YOUR OBJECTIVE
Lift out, unaltered, the lines of the material below between the line holding "nor2b_1,0.24" and the line holding "o21ai_0,0.10", counting both.

SOURCE DATA
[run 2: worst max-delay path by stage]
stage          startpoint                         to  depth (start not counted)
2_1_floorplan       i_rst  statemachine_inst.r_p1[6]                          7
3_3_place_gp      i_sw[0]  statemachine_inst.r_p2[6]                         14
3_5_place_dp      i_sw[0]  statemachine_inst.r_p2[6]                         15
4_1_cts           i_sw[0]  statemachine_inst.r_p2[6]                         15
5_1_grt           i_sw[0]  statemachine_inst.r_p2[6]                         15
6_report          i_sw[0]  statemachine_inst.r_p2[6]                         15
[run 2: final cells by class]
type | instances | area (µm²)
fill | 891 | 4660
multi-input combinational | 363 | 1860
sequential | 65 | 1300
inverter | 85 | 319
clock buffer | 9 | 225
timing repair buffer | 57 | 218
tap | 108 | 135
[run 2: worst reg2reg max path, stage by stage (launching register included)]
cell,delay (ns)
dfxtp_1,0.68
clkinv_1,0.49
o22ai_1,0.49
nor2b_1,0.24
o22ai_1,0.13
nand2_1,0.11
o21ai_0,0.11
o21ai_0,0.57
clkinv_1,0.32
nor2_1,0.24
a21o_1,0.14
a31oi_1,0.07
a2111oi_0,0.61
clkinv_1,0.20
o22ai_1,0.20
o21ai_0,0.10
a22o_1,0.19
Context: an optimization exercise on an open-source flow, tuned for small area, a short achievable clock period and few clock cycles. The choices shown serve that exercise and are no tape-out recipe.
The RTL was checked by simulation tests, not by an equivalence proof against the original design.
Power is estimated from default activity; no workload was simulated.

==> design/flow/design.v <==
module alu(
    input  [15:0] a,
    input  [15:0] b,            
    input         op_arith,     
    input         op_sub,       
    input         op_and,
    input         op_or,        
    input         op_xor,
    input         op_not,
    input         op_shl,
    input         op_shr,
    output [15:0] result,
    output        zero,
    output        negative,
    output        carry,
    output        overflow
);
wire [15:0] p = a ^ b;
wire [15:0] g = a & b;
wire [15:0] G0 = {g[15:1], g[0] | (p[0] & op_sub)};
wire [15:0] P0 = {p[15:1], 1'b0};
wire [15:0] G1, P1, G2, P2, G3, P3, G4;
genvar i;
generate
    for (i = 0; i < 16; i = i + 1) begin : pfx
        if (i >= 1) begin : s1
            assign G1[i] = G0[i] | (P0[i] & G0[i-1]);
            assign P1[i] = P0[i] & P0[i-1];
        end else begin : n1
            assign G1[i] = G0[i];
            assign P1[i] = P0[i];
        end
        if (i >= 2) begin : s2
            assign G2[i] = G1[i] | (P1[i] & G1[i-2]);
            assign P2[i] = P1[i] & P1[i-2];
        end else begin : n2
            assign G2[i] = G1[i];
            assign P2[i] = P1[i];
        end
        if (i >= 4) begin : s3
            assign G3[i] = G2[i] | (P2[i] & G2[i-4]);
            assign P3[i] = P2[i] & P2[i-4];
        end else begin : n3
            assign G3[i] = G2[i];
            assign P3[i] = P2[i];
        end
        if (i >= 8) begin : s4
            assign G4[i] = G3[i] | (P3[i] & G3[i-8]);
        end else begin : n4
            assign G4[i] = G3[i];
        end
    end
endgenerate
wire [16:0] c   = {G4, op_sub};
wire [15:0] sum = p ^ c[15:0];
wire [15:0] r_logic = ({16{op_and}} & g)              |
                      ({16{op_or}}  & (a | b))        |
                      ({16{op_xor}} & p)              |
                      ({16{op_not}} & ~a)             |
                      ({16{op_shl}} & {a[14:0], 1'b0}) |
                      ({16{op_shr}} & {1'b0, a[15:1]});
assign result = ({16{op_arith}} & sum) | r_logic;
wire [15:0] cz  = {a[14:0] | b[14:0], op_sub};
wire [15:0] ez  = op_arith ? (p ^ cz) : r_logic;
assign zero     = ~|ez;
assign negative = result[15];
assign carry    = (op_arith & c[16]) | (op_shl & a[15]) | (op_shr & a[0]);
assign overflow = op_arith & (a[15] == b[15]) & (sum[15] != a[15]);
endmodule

TASK RESULT
nor2b_1,0.24
o22ai_1,0.13
nand2_1,0.11
o21ai_0,0.11
o21ai_0,0.57
clkinv_1,0.32
nor2_1,0.24
a21o_1,0.14
a31oi_1,0.07
a2111oi_0,0.61
clkinv_1,0.20
o22ai_1,0.20
o21ai_0,0.10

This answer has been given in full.